Shelly | 9 comments Everyone in the Radch Empire is referred to with what we think of as the female sex pronouns: her, she. Outside the Radch Empire, sex specific pronouns are used. Once I got used to this, which took about 40 or 50 pages, I'll admit, I didn't really notice the pronouns and realized a character's sex didn't matter, which was, I believe, the author's intent. However, from descriptions of Seivarden, I believe she (or he, if you prefer) was physically male.


Mickey | 595 comments So, I am seeing all the characters as female, when they are not. My brain is hurting again.


Robert | 45 comments I also took around 40-50 pages to get used to it and understand the presentation. I then found it served for me what I agree was the intent - a characters gender didn't matter.

I thought this was one of the best (scifi) books I have read in a few years - greatly enjoyed it and recommend it generally. It was a great story, presented in an interesting and unexpected and new environment. The gender aspect was one interesting twist - which for me added to but did not dominate my appreciation.

I was intrigued when in Powells bookstore (portland) and the book was in a 'feminist literature' display; till then it didn't strike me that this could be considered a "feminist" twist. I can see the point, though am still not sure I would characterize it that way...


message 16: by Laz (new) - rated it 5 stars

Laz the Sailor (laz7) Laz wrote: "There is one other thing that some folk didn't like, but I'll wait until the open discussion starts."

The gender reference is the item I was referring to last month. Since the default gender in English is male, I first thought that the author simply reversed that, but then it became more complicated.


message 17: by Mickey (last edited Nov 03, 2016 12:11PM) (new) - rated it 4 stars

Mickey | 595 comments Yea, it gets much more complicated in the next book.

Yea, those Athoek holidays in chapter 6 in the next book is Definitely anti male, which seems to reinforce an all female society.

Also Anaander Mianaai rulers are mostly clones. So I was fairly certain that the society was made up of females.
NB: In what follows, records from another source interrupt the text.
**src/sldf_pkg.sv**
```systemverilog
// types, constants and crc step function for the length-delimited deframer
package sldf_pkg;

    typedef enum logic [0:0] {
        OP_BYTE = 1'b0,
        OP_TICK = 1'b1
    } op_t;

    typedef enum logic [2:0] {
        KIND_ACCEPT  = 3'd0,
        KIND_DROP    = 3'd1,
        KIND_GOOD    = 3'd2,
        KIND_BAD     = 3'd3,
        KIND_TIMEOUT = 3'd4
    } kind_t;

    typedef struct packed {
        op_t        operation;
        logic [7:0] rx_byte;
    } item_t;

    typedef struct packed {
        kind_t       kind;
        logic [7:0]  byte_value;
        logic [8:0]  position;
        logic [7:0]  data_length;
        logic [7:0]  command_code;
        logic [23:0] dest_address;
        logic [23:0] source_address;
        logic        frame_end;
    } result_t;

    // register index taken from the word address bit
    localparam logic CFG_IDX_TIMEOUT = 1'b0;
    localparam logic CFG_IDX_POLY    = 1'b1;

    localparam logic [15:0] TIMEOUT_RESET = 16'd100;
    localparam logic [15:0] POLY_RESET    = 16'hA001;
    localparam logic [15:0] IDLE_MAX      = 16'hFFFF;

    localparam logic [8:0] HDR_LEN  = 9'd14;
    localparam logic [8:0] CRC_LEN  = 9'd2;
    localparam logic [8:0] DST_POS  = 9'd0;
    localparam logic [8:0] SRC_POS  = 9'd5;
    localparam logic [8:0] LEN_POS  = 9'd10;
    localparam logic [8:0] CMD_POS  = 9'd13;
    localparam logic [8:0] MAX_POS  = 9'd270;
    localparam logic [7:0] SYNC_BYTE = 8'h80;

    // reflected crc-16, one byte, lsb first
    function automatic logic [15:0] crc_byte(
        input logic [15:0] crc,
        input logic [7:0]  b,
        input logic [15:0] poly
    );
        logic [15:0] c;
        c = crc ^ {8'h00, b};
        for (int i = 0; i < 8; i++) begin
            if (c[0]) begin
                c = (c >> 1) ^ poly;
            end else begin
                c = c >> 1;
            end
        end
        return c;
    endfunction

endpackage

```
**src/sync_length_deframer_crc16.sv**
```systemverilog
// Length-delimited serial deframer with a reflected CRC-16 check.
//
// Input channel (item_valid / item_stall / item): each item is either a
// received byte or one idle time tick. Result channel (result_valid /
// result_stall / result): at most one result per item, telling whether the
// byte was taken into a frame, dropped out of sync, completed a good or a
// bad frame, or whether a tick aborted a partial frame on timeout.
// A result is registered and shows in the cycle after its item is taken.
// Throughput: one item per cycle unless stalled; the byte-wide crc step
// and the header decode sit between input handshake and result register.
// The result register is one deep: while it holds a result and the receiver
// stalls, item_stall is high and no item is taken, ticks included.
// Reset clears the frame state and idle count and loads the register
// defaults (timeout 100 ticks, polynomial 0xA001). Registers are written
// over the APB port at byte address 0 (timeout) and 4 (polynomial); the
// user must write them only while the block is idle; it does not check.
module sync_length_deframer_crc16
    import sldf_pkg::*;
(
    input  logic        clk,
    input  logic        rst_n,
    input  logic        item_valid,
    output logic        item_stall,
    input  item_t       item,
    output logic        result_valid,
    input  logic        result_stall,
    output result_t     result,
    input  logic        psel,
    input  logic        penable,
    input  logic        pwrite,
    input  logic [2:0]  paddr,
    input  logic [31:0] pwdata,
    output logic [31:0] prdata,
    output logic        pready
);

    logic [15:0] timeout_reg;
    logic [15:0] poly_reg;

    logic [8:0]  pos_reg,     pos_next;
    logic [7:0]  len_reg,     len_next;
    logic [23:0] dest_reg,    dest_next;
    logic [23:0] src_reg,     src_next;
    logic [7:0]  cmd_reg,     cmd_next;
    logic [15:0] crc_reg,     crc_next;
    logic [7:0]  rx_crc_reg,  rx_crc_next;
    logic [15:0] idle_reg,    idle_next;

    logic        result_valid_reg, result_valid_next;
    result_t     result_reg,       result_next;

    logic        accept;
    logic        cfg_write;
    logic [8:0]  data_end;
    logic        emit;
    logic        clear;

    assign pready    = 1'b1;
    assign cfg_write = psel && penable && pwrite;

    always_comb
    begin
        unique case (paddr[2])
            CFG_IDX_TIMEOUT: prdata = {16'h0000, timeout_reg};
            CFG_IDX_POLY:    prdata = {16'h0000, poly_reg};
            default:         prdata = 32'h0000_0000;
        endcase
    end

    always_ff @(posedge clk or negedge rst_n)
    begin
        if (!rst_n)
        begin
            timeout_reg <= TIMEOUT_RESET;
            poly_reg    <= POLY_RESET;
        end
        else if (cfg_write)
        begin
            unique case (paddr[2])
                CFG_IDX_TIMEOUT: timeout_reg <= pwdata[15:0];
                CFG_IDX_POLY:    poly_reg    <= pwdata[15:0];
                default:         ;
            endcase
        end
    end

    assign item_stall   = result_valid_reg && result_stall;
    assign accept       = item_valid && !item_stall;
    assign result_valid = result_valid_reg;
    assign result       = result_reg;

    always_comb
    begin
        pos_next    = pos_reg;
        len_next    = len_reg;
        dest_next   = dest_reg;
        src_next    = src_reg;
        cmd_next    = cmd_reg;
        crc_next    = crc_reg;
        rx_crc_next = rx_crc_reg;
        idle_next   = idle_reg;
        result_next = result_reg;
        emit        = 1'b0;
        clear       = 1'b0;
        data_end    = HDR_LEN + {1'b0, len_reg};

        if (accept)
        begin
            if (item.operation == OP_TICK)
            begin
                if (idle_reg != IDLE_MAX)
                begin
                    idle_next = idle_reg + 16'd1;
                end
                if (pos_reg != 9'd0 && idle_next >= timeout_reg)
                begin
                    emit        = 1'b1;
                    clear       = 1'b1;
                    result_next = '{KIND_TIMEOUT, 8'h00, pos_reg, len_reg, cmd_reg,
                                    dest_reg, src_reg, 1'b0};
                end
            end
            else
            begin
                idle_next = 16'd0;
                emit      = 1'b1;
                if ((pos_reg == DST_POS || pos_reg == SRC_POS) && item.rx_byte != SYNC_BYTE)
                begin
                    // out of sync: report with the held header, then restart
                    clear       = 1'b1;
                    result_next = '{KIND_DROP, item.rx_byte, pos_reg, len_reg, cmd_reg,
                                    dest_reg, src_reg, 1'b0};
                end
                else
                begin
                    if (pos_reg >= 9'd1 && pos_reg <= 9'd3)
                    begin
                        dest_next = {dest_reg[15:0], item.rx_byte};
                    end
                    else if (pos_reg >= SRC_POS + 9'd1 && pos_reg <= SRC_POS + 9'd3)
                    begin
                        src_next = {src_reg[15:0], item.rx_byte};
                    end
                    else if (pos_reg == LEN_POS)
                    begin
                        len_next = item.rx_byte;
                    end
                    else if (pos_reg == CMD_POS)
                    begin
                        cmd_next = item.rx_byte;
                    end

                    data_end    = HDR_LEN + {1'b0, len_next};
                    result_next = '{KIND_ACCEPT, item.rx_byte, pos_reg, len_next, cmd_next,
                                    dest_next, src_next, 1'b0};
                    pos_next    = pos_reg + 9'd1;

                    if (pos_reg < data_end)
                    begin
                        crc_next = crc_byte(crc_reg, item.rx_byte, poly_reg);
                    end
                    else if (pos_reg == data_end)
                    begin
                        rx_crc_next = item.rx_byte;
                    end
                    else if (pos_reg == data_end + CRC_LEN - 9'd1)
                    begin
                        // crc arrives little-endian: low byte held, high byte now
                        clear                  = 1'b1;
                        result_next.frame_end  = 1'b1;
                        result_next.kind       = ({item.rx_byte, rx_crc_reg} == crc_reg)
                                                 ? KIND_GOOD : KIND_BAD;
                    end
                end
            end
        end

        if (clear)
        begin
            pos_next    = 9'd0;
            len_next    = 8'h00;
            dest_next   = 24'h000000;
            src_next    = 24'h000000;
            cmd_next    = 8'h00;
            crc_next    = 16'h0000;
            rx_crc_next = 8'h00;
        end

        if (emit)
        begin
            result_valid_next = 1'b1;
        end
        else if (!result_stall)
        begin
            result_valid_next = 1'b0;
        end
        else
        begin
            result_valid_next = result_valid_reg;
        end
    end

    always_ff @(posedge clk or negedge rst_n)
    begin
        if (!rst_n)
        begin
            pos_reg          <= 9'd0;
            len_reg          <= 8'h00;
            dest_reg         <= 24'h000000;
            src_reg          <= 24'h000000;
            cmd_reg          <= 8'h00;
            crc_reg          <= 16'h0000;
            rx_crc_reg       <= 8'h00;
            idle_reg         <= 16'h0000;
            result_valid_reg <= 1'b0;
        end
        else
        begin
            pos_reg          <= pos_next;
            len_reg          <= len_next;
            dest_reg         <= dest_next;
            src_reg          <= src_next;
            cmd_reg          <= cmd_next;
            crc_reg          <= crc_next;
            rx_crc_reg       <= rx_crc_next;
            idle_reg         <= idle_next;
            result_valid_reg <= result_valid_next;
        end
    end

    always_ff @(posedge clk)
    begin
        if (emit)
        begin
            result_reg <= result_next;
        end
    end

`ifndef SYNTH
    a_pos_range: assert property (@(posedge clk) disable iff (!rst_n)
        pos_reg <= MAX_POS)
        else $error("frame position out of range");

    a_frame_end_kind: assert property (@(posedge clk) disable iff (!rst_n)
        result_valid_reg |->
            (result_reg.frame_end == (result_reg.kind == KIND_GOOD ||
                                      result_reg.kind == KIND_BAD)))
        else $error("frame_end disagrees with result kind");

    a_tick_idle: assert property (@(posedge clk) disable iff (!rst_n)
        (accept && item.operation == OP_TICK && pos_reg == 9'd0) |=>
            (pos_reg == 9'd0 && $stable(result_valid_reg)) || !$past(result_stall))
        else $error("tick outside a frame changed frame state");

    a_timeout_fields: assert property (@(posedge clk) disable iff (!rst_n)
        (result_valid_reg && result_reg.kind == KIND_TIMEOUT) |->
            (result_reg.byte_value == 8'h00 && result_reg.position != 9'd0))
        else $error("timeout abort with bad fields");
`endif

endmodule

```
And just wondering if that one section with the off world doctor was typos using "him" instead of "her".

I have read other books that has primarily run by females and enjoyed those books as well.

Still, the methodology of reproduction is a bit hazy here.

This is science fiction and authors are free to create new non gender pronoun sounding new words. Also the use of "citizen" was a good one.


message 18: by Laz (new) - rated it 5 stars

Laz the Sailor (laz7) You remembered how to spell all those alien names!


Mickey | 595 comments Laz wrote: "You remembered how to spell all those alien names!"

No, my kindle has a people tab that displays all the characters names and book links.


Shelly | 9 comments In physical descriptions, Seivarden definitely comes across, to me, at least, as being male. I was undecided as to what Anaander Mianaai was physically. But for the most part, after those first 40 or 50 pages, and especially in the second and third books, I didn't see any given character as male or female, just people. I really loved the series and appreciated how it expanded how I viewed characters.